(非官方)RDK模型转换可视化工具!它来了!!!

作者:SkyXZ

CSDN:SkyXZ~-CSDN博客

博客园:SkyXZ - 博客园

之前在使用的RDK X3的时候,吴诺老师@wunuo发布了新一代量化转换工具链使用教程,这个工具真的非常的方便,能非常快速的完成X3上模型的量化,唯一的缺点便是不支持X5,于是我便想着仿照老师的X3可视化工具链来弄一个适配X5的可视化量化转换工具链,我的初步构想便是这个可视化工具链能够逐步适配地瓜ModelZoo里的所有模型实现一站式从模型的训练到模型的转换最后到部署,使之能够更加轻松便捷的服务新拿到RDK的同学们,于是在经过一段时间的努力后,我的工具链初版完成啦!

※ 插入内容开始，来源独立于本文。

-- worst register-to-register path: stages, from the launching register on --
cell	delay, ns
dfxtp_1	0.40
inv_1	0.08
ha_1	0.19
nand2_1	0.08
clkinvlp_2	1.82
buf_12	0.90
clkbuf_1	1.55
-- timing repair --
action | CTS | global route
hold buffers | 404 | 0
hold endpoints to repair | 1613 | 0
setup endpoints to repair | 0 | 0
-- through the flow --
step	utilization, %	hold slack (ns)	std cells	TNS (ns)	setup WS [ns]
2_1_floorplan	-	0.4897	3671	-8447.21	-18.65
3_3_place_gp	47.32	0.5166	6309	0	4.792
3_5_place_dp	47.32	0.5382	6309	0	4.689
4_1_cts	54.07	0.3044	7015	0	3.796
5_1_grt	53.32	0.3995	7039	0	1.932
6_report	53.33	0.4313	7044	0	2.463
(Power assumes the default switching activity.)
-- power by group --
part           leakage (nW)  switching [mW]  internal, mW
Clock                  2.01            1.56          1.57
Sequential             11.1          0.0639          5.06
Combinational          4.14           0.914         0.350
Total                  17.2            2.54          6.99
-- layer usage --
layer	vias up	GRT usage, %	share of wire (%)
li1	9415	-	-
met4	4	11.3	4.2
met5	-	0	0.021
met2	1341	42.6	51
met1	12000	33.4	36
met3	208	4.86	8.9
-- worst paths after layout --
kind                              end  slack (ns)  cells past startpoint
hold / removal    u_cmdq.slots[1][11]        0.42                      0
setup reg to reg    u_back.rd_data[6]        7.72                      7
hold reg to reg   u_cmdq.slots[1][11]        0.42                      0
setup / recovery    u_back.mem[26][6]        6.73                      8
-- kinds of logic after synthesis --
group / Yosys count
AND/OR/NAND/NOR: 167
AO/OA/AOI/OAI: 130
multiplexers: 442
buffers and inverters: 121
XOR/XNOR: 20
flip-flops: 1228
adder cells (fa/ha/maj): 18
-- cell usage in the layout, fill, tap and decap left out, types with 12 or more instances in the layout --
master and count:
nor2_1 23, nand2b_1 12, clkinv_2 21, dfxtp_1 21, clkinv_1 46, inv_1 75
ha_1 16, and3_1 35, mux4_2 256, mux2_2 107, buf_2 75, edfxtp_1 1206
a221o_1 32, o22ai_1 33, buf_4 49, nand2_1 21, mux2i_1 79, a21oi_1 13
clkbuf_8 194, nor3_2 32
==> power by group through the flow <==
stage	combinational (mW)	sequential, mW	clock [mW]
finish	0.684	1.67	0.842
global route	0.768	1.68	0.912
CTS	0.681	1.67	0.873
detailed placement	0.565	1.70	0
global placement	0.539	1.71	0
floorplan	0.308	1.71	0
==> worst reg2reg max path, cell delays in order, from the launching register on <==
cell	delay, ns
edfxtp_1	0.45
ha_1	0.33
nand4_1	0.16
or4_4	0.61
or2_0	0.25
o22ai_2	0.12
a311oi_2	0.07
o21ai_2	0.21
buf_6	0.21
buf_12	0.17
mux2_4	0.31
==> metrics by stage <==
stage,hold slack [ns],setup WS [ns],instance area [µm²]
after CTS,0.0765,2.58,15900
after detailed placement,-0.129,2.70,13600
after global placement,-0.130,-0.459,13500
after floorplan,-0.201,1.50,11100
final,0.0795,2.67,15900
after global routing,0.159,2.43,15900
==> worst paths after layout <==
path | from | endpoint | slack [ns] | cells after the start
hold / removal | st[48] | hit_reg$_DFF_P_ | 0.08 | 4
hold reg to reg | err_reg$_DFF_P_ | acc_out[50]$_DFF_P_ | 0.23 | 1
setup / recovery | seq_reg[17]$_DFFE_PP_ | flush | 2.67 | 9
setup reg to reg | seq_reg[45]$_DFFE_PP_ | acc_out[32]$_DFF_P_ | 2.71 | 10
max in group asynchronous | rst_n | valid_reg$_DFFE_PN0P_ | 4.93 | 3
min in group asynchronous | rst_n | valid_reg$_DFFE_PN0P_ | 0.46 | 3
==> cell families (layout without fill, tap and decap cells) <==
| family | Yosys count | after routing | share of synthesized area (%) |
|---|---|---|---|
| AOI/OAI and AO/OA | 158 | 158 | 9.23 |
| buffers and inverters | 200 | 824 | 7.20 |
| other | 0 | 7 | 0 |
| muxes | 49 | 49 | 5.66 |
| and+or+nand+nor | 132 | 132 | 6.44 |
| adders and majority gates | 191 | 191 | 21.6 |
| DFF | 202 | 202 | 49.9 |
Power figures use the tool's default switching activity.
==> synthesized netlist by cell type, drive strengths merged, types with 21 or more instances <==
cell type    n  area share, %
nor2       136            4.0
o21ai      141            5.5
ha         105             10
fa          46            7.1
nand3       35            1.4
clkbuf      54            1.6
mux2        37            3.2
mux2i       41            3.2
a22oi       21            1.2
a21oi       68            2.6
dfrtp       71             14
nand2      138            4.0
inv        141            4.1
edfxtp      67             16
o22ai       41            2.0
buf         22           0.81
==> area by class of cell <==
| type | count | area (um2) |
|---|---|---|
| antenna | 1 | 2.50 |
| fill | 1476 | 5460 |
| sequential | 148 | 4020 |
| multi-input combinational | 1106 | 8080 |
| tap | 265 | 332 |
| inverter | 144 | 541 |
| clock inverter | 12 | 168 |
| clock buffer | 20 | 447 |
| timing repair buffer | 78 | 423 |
===== config.mk =====
export PLATFORM = sky130hd
export DESIGN_NAME = quadrature_speed_estimator
export DESIGN_NICKNAME = d
export VERILOG_FILES = /design/src/rtl/core/qse_pkg.sv /design/src/rtl/core/qse_divider.sv /design/src/rtl/core/qse_mac.sv /design/src/rtl/core/quadrature_speed_estimator.sv
export SDC_FILE = /design/constraint.sdc
export NUM_CORES = 2
export LEC_CHECK = 0
export ABC_AREA = 1
export BUFFER_PORTS_ARGS = -buffer_cell sky130_fd_sc_hd__buf_2
export CORE_MARGIN = 2
export CORE_UTILIZATION = 46
export CTS_CLUSTER_SIZE = 8
export DETAILED_ROUTE_END_ITERATION = 8
export SYNTH_ARGS = -nofsm -noshare
export SYNTH_HDL_FRONTEND = slang
export SYNTH_SLANG_ARGS = --single-unit

===== constraint.sdc =====
create_clock -name clock -period 10.75 [get_ports clock]
set_clock_uncertainty 0.05 [all_clocks]
set_input_delay 1.6125 -clock clock [delete_from_list [all_inputs] [get_ports clock]]
set_output_delay 1.6125 -clock clock [all_outputs]
set_load 0.01 [all_outputs]

===== src/rtl/core/qse_pkg.sv =====
// qse_pkg: types, constants and handshake structs of the quadrature speed estimator
// used by qse_divider, qse_mac and quadrature_speed_estimator; no dependencies

package qse_pkg;

   localparam int DIVIDEND_W = 42;
   localparam int DIVISOR_W  = 32;
   localparam int COEF_W     = 16;
   localparam int SPEED_W    = 48;
   localparam int COUNT_W    = 32;
   localparam int TIME_W     = 32;
   localparam int RATE_W     = 21;
   localparam int CSR_IDX_W  = 8;
   localparam int CSR_DATA_W = 32;

   localparam logic OP_EDGE = 1'b0;
   localparam logic OP_TICK = 1'b1;

   localparam logic [DIVIDEND_W-1:0] RATE_NUMERATOR = DIVIDEND_W'(1000000);

   localparam logic [COEF_W-1:0] CPR_RESET   = 16'd1024;
   localparam logic [TIME_W-1:0] STALL_RESET = 32'd153846;
   localparam logic [COEF_W-1:0] POLE_RESET  = 16'd55968;
   localparam logic [COEF_W-1:0] ZERO_RESET  = 16'd4771;

   typedef enum logic [CSR_IDX_W-1:0] {
      CSR_COUNTS_PER_REV = 8'd0,
      CSR_STALL_TIMEOUT  = 8'd1,
      CSR_POLE_COEF      = 8'd2,
      CSR_ZERO_COEF      = 8'd3
   } csr_index_type;

   typedef enum logic [3:0] {
      ST_IDLE,
      ST_ELAPSED,
      ST_EDGE,
      ST_DIV_RATE,
      ST_STALL,
      ST_SCALE,
      ST_DIV_RPM,
      ST_F1_GO,
      ST_F1_WAIT,
      ST_F2_GO,
      ST_F2_WAIT,
      ST_F3_GO,
      ST_F3_WAIT,
      ST_RESULT
   } state_type;

   typedef enum logic [1:0] {
      STEP_NONE,
      STEP_UP,
      STEP_DOWN
   } step_dir_type;

   typedef struct packed {
      logic                  start;
      logic [DIVIDEND_W-1:0] dividend;
      logic [DIVISOR_W-1:0]  divisor;
   } div_req_type;

   typedef struct packed {
      logic                  done;
      logic [DIVIDEND_W-1:0] quotient;
   } div_rsp_type;

   typedef struct packed {
      logic                      start;
      logic signed [SPEED_W-1:0] fb;
      logic signed [SPEED_W-1:0] x;
      logic signed [SPEED_W-1:0] x_prev;
      logic [COEF_W-1:0]         pole;
      logic [COEF_W-1:0]         zero;
   } mac_req_type;

   typedef struct packed {
      logic                      done;
      logic signed [SPEED_W-1:0] result;
   } mac_rsp_type;

endpackage
**config.mk**
```make
export PLATFORM = sky130hd
export DESIGN_NAME = multi_channel_periodic_compare_timer_unit
export DESIGN_NICKNAME = d
export VERILOG_FILES = /design/src/hw/rtl/mcpct_pkg.sv /design/src/hw/rtl/mcpct_cfg_regs.sv /design/src/hw/rtl/mcpct_core.sv /design/src/hw/rtl/multi_channel_periodic_compare_timer_unit.sv
export SDC_FILE = /design/constraint.sdc
export NUM_CORES = 1
export LEC_CHECK = 0
export BUFFER_PORTS_ARGS = -buffer_cell sky130_fd_sc_hd__buf_2
export CELL_PAD_IN_SITES_DETAIL_PLACEMENT = 0
export CELL_PAD_IN_SITES_GLOBAL_PLACEMENT = 1
export CORE_MARGIN = 4
export CORE_UTILIZATION = 40
export CTS_CLUSTER_SIZE = 14
export DETAILED_ROUTE_END_ITERATION = 6
export PLACE_DENSITY = 0.75
export SLEW_MARGIN = 30
export SYNTH_ARGS = -nofsm -noshare
export SYNTH_HDL_FRONTEND = slang
export SYNTH_HIERARCHICAL = 1
export SYNTH_SLANG_ARGS = --single-unit
```
**constraint.sdc**
```tcl
create_clock -name clk -period 4 [get_ports clk]
set_input_delay 0.2 -clock clk [delete_from_list [all_inputs] [get_ports clk]]
set_output_delay 0.2 -clock clk [all_outputs]
set_load 0.01 [all_outputs]
```
## src/sv/sgcs_pkg.sv

```systemverilog
package sgcs_pkg;

	localparam int ADDR_WIDTH_DEF = 32;
	localparam int LEN_WIDTH_DEF  = 24;
	localparam int QUEUE_DEPTH    = 2;

	// request codes on the input channel
	localparam logic [1:0] REQ_START = 2'd0;
	localparam logic [1:0] REQ_SRC   = 2'd1;
	localparam logic [1:0] REQ_DST   = 2'd2;

	typedef enum logic [1:0] {
		CMD_START = 2'd0,
		CMD_SRC   = 2'd1,
		CMD_DST   = 2'd2,
		CMD_NOP   = 2'd3
	} cmd_kind_t;

	typedef enum logic [1:0] {
		WANT_SRC  = 2'd0,
		WANT_DST  = 2'd1,
		WANT_BOTH = 2'd2,
		WANT_NONE = 2'd3
	} want_t;

endpackage

```

## src/sv/sgcs_front.sv

```systemverilog
module sgcs_front #(
	parameter int ADDR_WIDTH = sgcs_pkg::ADDR_WIDTH_DEF,
	parameter int LEN_WIDTH  = sgcs_pkg::LEN_WIDTH_DEF
) (
	input  logic [1:0]              req_type,
	input  logic [ADDR_WIDTH-1:0]   desc_addr,
	input  logic [LEN_WIDTH-1:0]    seg_len,
	input  logic                    last_entry,
	input  logic [LEN_WIDTH-1:0]    start_offset,
	input  logic [LEN_WIDTH-1:0]    total_bytes,
	output sgcs_pkg::cmd_kind_t     cmd_kind,
	output logic [ADDR_WIDTH-1:0]   cmd_addr,
	output logic [LEN_WIDTH-1:0]    cmd_len,
	output logic [LEN_WIDTH-1:0]    cmd_aux,
	output logic                    cmd_last
);
	import sgcs_pkg::*;

	// start items reuse the length slot for the offset and carry the total in aux
	always_comb begin
		cmd_kind = CMD_NOP;
		cmd_addr = '0;
		cmd_len  = '0;
		cmd_aux  = '0;
		cmd_last = 1'b0;
		unique case (req_type)
			REQ_START: begin
				cmd_kind = CMD_START;
				cmd_len  = start_offset;
				cmd_aux  = total_bytes;
			end
			REQ_SRC: begin
				cmd_kind = CMD_SRC;
				cmd_addr = desc_addr;
				cmd_len  = seg_len;
				cmd_last = last_entry;
			end
			REQ_DST: begin
				cmd_kind = CMD_DST;
				cmd_addr = desc_addr;
				cmd_len  = seg_len;
				cmd_last = last_entry;
			end
			default: begin
				cmd_kind = CMD_NOP;
			end
		endcase
	end

endmodule

```

## src/sv/sgcs_queue.sv

```systemverilog
module sgcs_queue #(
	parameter int WIDTH = 8,
	parameter int DEPTH = sgcs_pkg::QUEUE_DEPTH
) (
	input  logic             clk,
	input  logic             arst_n,
	input  logic             push_valid,
	output logic             push_stall,
	input  logic [WIDTH-1:0] push_data,
	output logic             pop_valid,
	input  logic             pop_ready,
	output logic [WIDTH-1:0] pop_data
);
	import sgcs_pkg::*;

	localparam int PW = (DEPTH > 1) ? $clog2(DEPTH) : 1;
	localparam int CW = $clog2(DEPTH + 1);

	logic [WIDTH-1:0] mem_q [DEPTH];
	logic [PW-1:0]    wr_ptr_q;
	logic [PW-1:0]    rd_ptr_q;
	logic [CW-1:0]    count_q;
	logic             push;
	logic             pop;

	assign push_stall = (count_q == CW'(DEPTH));
	assign pop_valid  = (count_q != '0);
	assign pop_data   = mem_q[rd_ptr_q];
	assign push       = push_valid && !push_stall;
	assign pop        = pop_valid && pop_ready;

	always_ff @(posedge clk) begin
		if (push) begin
			mem_q[wr_ptr_q] <= push_data;
		end
	end

	always_ff @(posedge clk or negedge arst_n) begin
		if (!arst_n) begin
			wr_ptr_q <= '0;
			rd_ptr_q <= '0;
			count_q  <= '0;
		end else begin
			if (push) begin
				wr_ptr_q <= (wr_ptr_q == PW'(DEPTH - 1)) ? '0 : wr_ptr_q + 1'b1;
			end
			if (pop) begin
				rd_ptr_q <= (rd_ptr_q == PW'(DEPTH - 1)) ? '0 : rd_ptr_q + 1'b1;
			end
			if (push && !pop) begin
				count_q <= count_q + 1'b1;
			end else if (pop && !push) begin
				count_q <= count_q - 1'b1;
			end
		end
	end

endmodule

```

## src/sv/sgcs_back.sv

```systemverilog
module sgcs_back #(
	parameter int ADDR_WIDTH = sgcs_pkg::ADDR_WIDTH_DEF,
	parameter int LEN_WIDTH  = sgcs_pkg::LEN_WIDTH_DEF
) (
	input  logic                    clk,
	input  logic                    arst_n,
	input  logic                    cmd_valid,
	output logic                    cmd_pop,
	input  sgcs_pkg::cmd_kind_t     cmd_kind,
	input  logic [ADDR_WIDTH-1:0]   cmd_addr,
	input  logic [LEN_WIDTH-1:0]    cmd_len,
	input  logic [LEN_WIDTH-1:0]    cmd_aux,
	input  logic                    cmd_last,
	output logic                    out_valid,
	input  logic                    out_stall,
	output logic                    is_copy,
	output logic [ADDR_WIDTH-1:0]   src_addr,
	output logic [ADDR_WIDTH-1:0]   dst_addr,
	output logic [LEN_WIDTH-1:0]    copy_len,
	output logic [1:0]              next_wanted,
	output logic                    done_res,
	output logic [LEN_WIDTH-1:0]    copied_total
);
	import sgcs_pkg::*;

	// transfer state
	logic                  active_q;
	logic [ADDR_WIDTH-1:0] src_seg_addr_q;
	logic [LEN_WIDTH-1:0]  src_seg_len_q;
	logic [LEN_WIDTH-1:0]  src_pos_q;
	logic                  src_held_q;
	logic                  src_is_last_q;
	logic [ADDR_WIDTH-1:0] dst_seg_addr_q;
	logic [LEN_WIDTH-1:0]  dst_seg_len_q;
	logic [LEN_WIDTH-1:0]  dst_pos_q;
	logic                  dst_held_q;
	logic                  dst_is_last_q;
	logic [LEN_WIDTH-1:0]  bytes_left_q;
	logic [LEN_WIDTH-1:0]  bytes_done_q;

	logic                  active_d;
	logic [ADDR_WIDTH-1:0] src_seg_addr_d;
	logic [LEN_WIDTH-1:0]  src_seg_len_d;
	logic [LEN_WIDTH-1:0]  src_pos_d;
	logic                  src_held_d;
	logic                  src_is_last_d;
	logic [ADDR_WIDTH-1:0] dst_seg_addr_d;
	logic [LEN_WIDTH-1:0]  dst_seg_len_d;
	logic [LEN_WIDTH-1:0]  dst_pos_d;
	logic                  dst_held_d;
	logic                  dst_is_last_d;
	logic [LEN_WIDTH-1:0]  bytes_left_d;
	logic [LEN_WIDTH-1:0]  bytes_done_d;

	// result register
	logic                  out_valid_q;
	logic                  is_copy_q;
	logic [ADDR_WIDTH-1:0] src_addr_q;
	logic [ADDR_WIDTH-1:0] dst_addr_q;
	logic [LEN_WIDTH-1:0]  copy_len_q;
	want_t                 next_wanted_q;
	logic                  done_res_q;
	logic [LEN_WIDTH-1:0]  copied_total_q;

	logic                  do_copy;
	logic                  fin;
	logic [LEN_WIDTH-1:0]  avail_s;
	logic [LEN_WIDTH-1:0]  avail_d;
	logic [LEN_WIDTH-1:0]  min_sd;
	logic [LEN_WIDTH-1:0]  n;
	logic                  is_copy_d;
	logic [ADDR_WIDTH-1:0] src_addr_d;
	logic [ADDR_WIDTH-1:0] dst_addr_d;
	want_t                 want_d;
	logic                  out_ready;

	assign out_ready = !out_valid_q || !out_stall;
	assign cmd_pop   = cmd_valid && out_ready;

	always_comb begin
		active_d       = active_q;
		src_seg_addr_d = src_seg_addr_q;
		src_seg_len_d  = src_seg_len_q;
		src_pos_d      = src_pos_q;
		src_held_d     = src_held_q;
		src_is_last_d  = src_is_last_q;
		dst_seg_addr_d = dst_seg_addr_q;
		dst_seg_len_d  = dst_seg_len_q;
		dst_pos_d      = dst_pos_q;
		dst_held_d     = dst_held_q;
		dst_is_last_d  = dst_is_last_q;
		bytes_left_d   = bytes_left_q;
		bytes_done_d   = bytes_done_q;
		do_copy        = 1'b0;
		fin            = 1'b0;
		is_copy_d      = 1'b0;
		src_addr_d     = '0;
		dst_addr_d     = '0;

		unique case (cmd_kind)
			CMD_START: begin
				src_seg_addr_d = '0;
				src_seg_len_d  = '0;
				src_held_d     = 1'b0;
				src_is_last_d  = 1'b0;
				dst_seg_addr_d = '0;
				dst_seg_len_d  = '0;
				dst_pos_d      = '0;
				dst_held_d     = 1'b0;
				dst_is_last_d  = 1'b0;
				bytes_done_d   = '0;
				src_pos_d      = cmd_len;
				bytes_left_d   = cmd_aux;
				active_d       = |cmd_aux;
			end
			CMD_SRC: begin
				if (active_q && !src_held_q) begin
					if (src_pos_q >= cmd_len) begin
						// segment lies wholly inside the start offset
						src_pos_d = src_pos_q - cmd_len;
						if (cmd_last) begin
							active_d   = 1'b0;
							src_held_d = 1'b0;
							dst_held_d = 1'b0;
						end
					end else begin
						src_seg_addr_d = cmd_addr;
						src_seg_len_d  = cmd_len;
						src_is_last_d  = cmd_last;
						src_held_d     = 1'b1;
						do_copy        = dst_held_q;
					end
				end
			end
			CMD_DST: begin
				if (active_q && !dst_held_q) begin
					dst_seg_addr_d = cmd_addr;
					dst_seg_len_d  = cmd_len;
					dst_is_last_d  = cmd_last;
					dst_pos_d      = '0;
					dst_held_d     = 1'b1;
					do_copy        = src_held_q;
				end
			end
			default: begin
			end
		endcase

		avail_s = src_seg_len_d - src_pos_d;
		avail_d = dst_seg_len_d - dst_pos_d;
		min_sd  = (avail_s < avail_d) ? avail_s : avail_d;
		n       = (min_sd < bytes_left_q) ? min_sd : bytes_left_q;

		if (do_copy) begin
			is_copy_d    = 1'b1;
			src_addr_d   = src_seg_addr_d + ADDR_WIDTH'(src_pos_d);
			dst_addr_d   = dst_seg_addr_d + ADDR_WIDTH'(dst_pos_d);
			bytes_done_d = bytes_done_q + n;
			bytes_left_d = bytes_left_q - n;
			if (n == avail_s) begin
				src_held_d = 1'b0;
				src_pos_d  = '0;
				fin        = src_is_last_d;
			end else begin
				src_pos_d = src_pos_d + n;
			end
			// an exhausted last source ends the transfer before dst moves
			if (!fin) begin
				if (n == avail_d) begin
					dst_held_d = 1'b0;
					dst_pos_d  = '0;
					fin        = dst_is_last_d;
				end else begin
					dst_pos_d = dst_pos_d + n;
				end
				if (bytes_left_d == '0) begin
					fin = 1'b1;
				end
			end
			if (fin) begin
				active_d   = 1'b0;
				src_held_d = 1'b0;
				dst_held_d = 1'b0;
			end
		end

		priority if (!active_d) begin
			want_d = WANT_NONE;
		end else if (!src_held_d && !dst_held_d) begin
			want_d = WANT_BOTH;
		end else if (!src_held_d) begin
			want_d = WANT_SRC;
		end else if (!dst_held_d) begin
			want_d = WANT_DST;
		end else begin
			want_d = WANT_NONE;
		end
	end

	always_ff @(posedge clk or negedge arst_n) begin
		if (!arst_n) begin
			active_q       <= 1'b0;
			src_seg_addr_q <= '0;
			src_seg_len_q  <= '0;
			src_pos_q      <= '0;
			src_held_q     <= 1'b0;
			src_is_last_q  <= 1'b0;
			dst_seg_addr_q <= '0;
			dst_seg_len_q  <= '0;
			dst_pos_q      <= '0;
			dst_held_q     <= 1'b0;
			dst_is_last_q  <= 1'b0;
			bytes_left_q   <= '0;
			bytes_done_q   <= '0;
			out_valid_q    <= 1'b0;
		end else begin
			if (out_ready) begin
				out_valid_q <= cmd_valid;
			end
			if (cmd_pop) begin
				active_q       <= active_d;
				src_seg_addr_q <= src_seg_addr_d;
				src_seg_len_q  <= src_seg_len_d;
				src_pos_q      <= src_pos_d;
				src_held_q     <= src_held_d;
				src_is_last_q  <= src_is_last_d;
				dst_seg_addr_q <= dst_seg_addr_d;
				dst_seg_len_q  <= dst_seg_len_d;
				dst_pos_q      <= dst_pos_d;
				dst_held_q     <= dst_held_d;
				dst_is_last_q  <= dst_is_last_d;
				bytes_left_q   <= bytes_left_d;
				bytes_done_q   <= bytes_done_d;
			end
		end
	end

	always_ff @(posedge clk) begin
		if (cmd_pop) begin
			is_copy_q      <= is_copy_d;
			src_addr_q     <= src_addr_d;
			dst_addr_q     <= dst_addr_d;
			copy_len_q     <= do_copy ? n : '0;
			next_wanted_q  <= want_d;
			done_res_q     <= !active_d;
			copied_total_q <= bytes_done_d;
		end
	end

	assign out_valid    = out_valid_q;
	assign is_copy      = is_copy_q;
	assign src_addr     = src_addr_q;
	assign dst_addr     = dst_addr_q;
	assign copy_len     = copy_len_q;
	assign next_wanted  = next_wanted_q;
	assign done_res     = done_res_q;
	assign copied_total = copied_total_q;

endmodule

```

## src/sv/scatter_gather_copy_segmenter_core.sv

```systemverilog
// Scatter-gather copy planner. Send a start transaction (offset, total), then source and
// destination descriptors; every input transaction yields exactly one result carrying
// either a copy segment (source address, destination address, length) or just status:
// which descriptor kind is wanted next, whether the transfer is done, and the running
// byte count. Throughput is one transaction per cycle sustained while out_stall is low;
// an accepted transaction is written into the two-entry command queue, then popped
// into the result register. The back end computes all segment state for one
// transaction combinationally and registers it on the pop, which sets that rate.
// in_stall rises only when the queue is full.
module scatter_gather_copy_segmenter_core #(
	parameter int ADDR_WIDTH = sgcs_pkg::ADDR_WIDTH_DEF,
	parameter int LEN_WIDTH  = sgcs_pkg::LEN_WIDTH_DEF
) (
	input  logic                  clk,
	input  logic                  arst_n,
	input  logic                  in_valid,
	output logic                  in_stall,
	input  logic [1:0]            req_type,
	input  logic [ADDR_WIDTH-1:0] desc_addr,
	input  logic [LEN_WIDTH-1:0]  seg_len,
	input  logic                  last_entry,
	input  logic [LEN_WIDTH-1:0]  start_offset,
	input  logic [LEN_WIDTH-1:0]  total_bytes,
	output logic                  out_valid,
	input  logic                  out_stall,
	output logic                  is_copy,
	output logic [ADDR_WIDTH-1:0] src_addr,
	output logic [ADDR_WIDTH-1:0] dst_addr,
	output logic [LEN_WIDTH-1:0]  copy_len,
	output logic [1:0]            next_wanted,
	output logic                  done_res,
	output logic [LEN_WIDTH-1:0]  copied_total
);
	import sgcs_pkg::*;

	localparam int QW = 2 + ADDR_WIDTH + 2 * LEN_WIDTH + 1;

	cmd_kind_t             f_kind;
	logic [ADDR_WIDTH-1:0] f_addr;
	logic [LEN_WIDTH-1:0]  f_len;
	logic [LEN_WIDTH-1:0]  f_aux;
	logic                  f_last;
	logic [QW-1:0]         push_data;
	logic [QW-1:0]         pop_data;
	logic                  q_valid;
	logic                  q_pop;
	cmd_kind_t             b_kind;
	logic [ADDR_WIDTH-1:0] b_addr;
	logic [LEN_WIDTH-1:0]  b_len;
	logic [LEN_WIDTH-1:0]  b_aux;
	logic                  b_last;

	sgcs_front #(
		.ADDR_WIDTH (ADDR_WIDTH),
		.LEN_WIDTH  (LEN_WIDTH)
	) u_front (
		.req_type     (req_type),
		.desc_addr    (desc_addr),
		.seg_len      (seg_len),
		.last_entry   (last_entry),
		.start_offset (start_offset),
		.total_bytes  (total_bytes),
		.cmd_kind     (f_kind),
		.cmd_addr     (f_addr),
		.cmd_len      (f_len),
		.cmd_aux      (f_aux),
		.cmd_last     (f_last)
	);

	assign push_data = {f_kind, f_addr, f_len, f_aux, f_last};

	sgcs_queue #(
		.WIDTH (QW),
		.DEPTH (QUEUE_DEPTH)
	) u_queue (
		.clk        (clk),
		.arst_n     (arst_n),
		.push_valid (in_valid),
		.push_stall (in_stall),
		.push_data  (push_data),
		.pop_valid  (q_valid),
		.pop_ready  (q_pop),
		.pop_data   (pop_data)
	);

	assign b_kind = cmd_kind_t'(pop_data[QW-1 -: 2]);
	assign b_addr = pop_data[QW-3 -: ADDR_WIDTH];
	assign b_len  = pop_data[2*LEN_WIDTH : LEN_WIDTH+1];
	assign b_aux  = pop_data[LEN_WIDTH : 1];
	assign b_last = pop_data[0];

	sgcs_back #(
		.ADDR_WIDTH (ADDR_WIDTH),
		.LEN_WIDTH  (LEN_WIDTH)
	) u_back (
		.clk          (clk),
		.arst_n       (arst_n),
		.cmd_valid    (q_valid),
		.cmd_pop      (q_pop),
		.cmd_kind     (b_kind),
		.cmd_addr     (b_addr),
		.cmd_len      (b_len),
		.cmd_aux      (b_aux),
		.cmd_last     (b_last),
		.out_valid    (out_valid),
		.out_stall    (out_stall),
		.is_copy      (is_copy),
		.src_addr     (src_addr),
		.dst_addr     (dst_addr),
		.copy_len     (copy_len),
		.next_wanted  (next_wanted),
		.done_res     (done_res),
		.copied_total (copied_total)
	);

endmodule

```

目前新版工具链已经升级到了V2.0版本,优化了部分的UI显示,新增了页面保持,在切换页面的时候系统会自动记录当前的日志及后台进程,在您切换回当前页面的时候会自动恢复!同时支持了大部分的分类模型的在线训练与导出,最最最重要的是!现在的可视化工具链支持使用模型编译的中间产物"quantion.onnx"直接在开发机上执行推理!可以快速验证量化后的模型效果啦!!!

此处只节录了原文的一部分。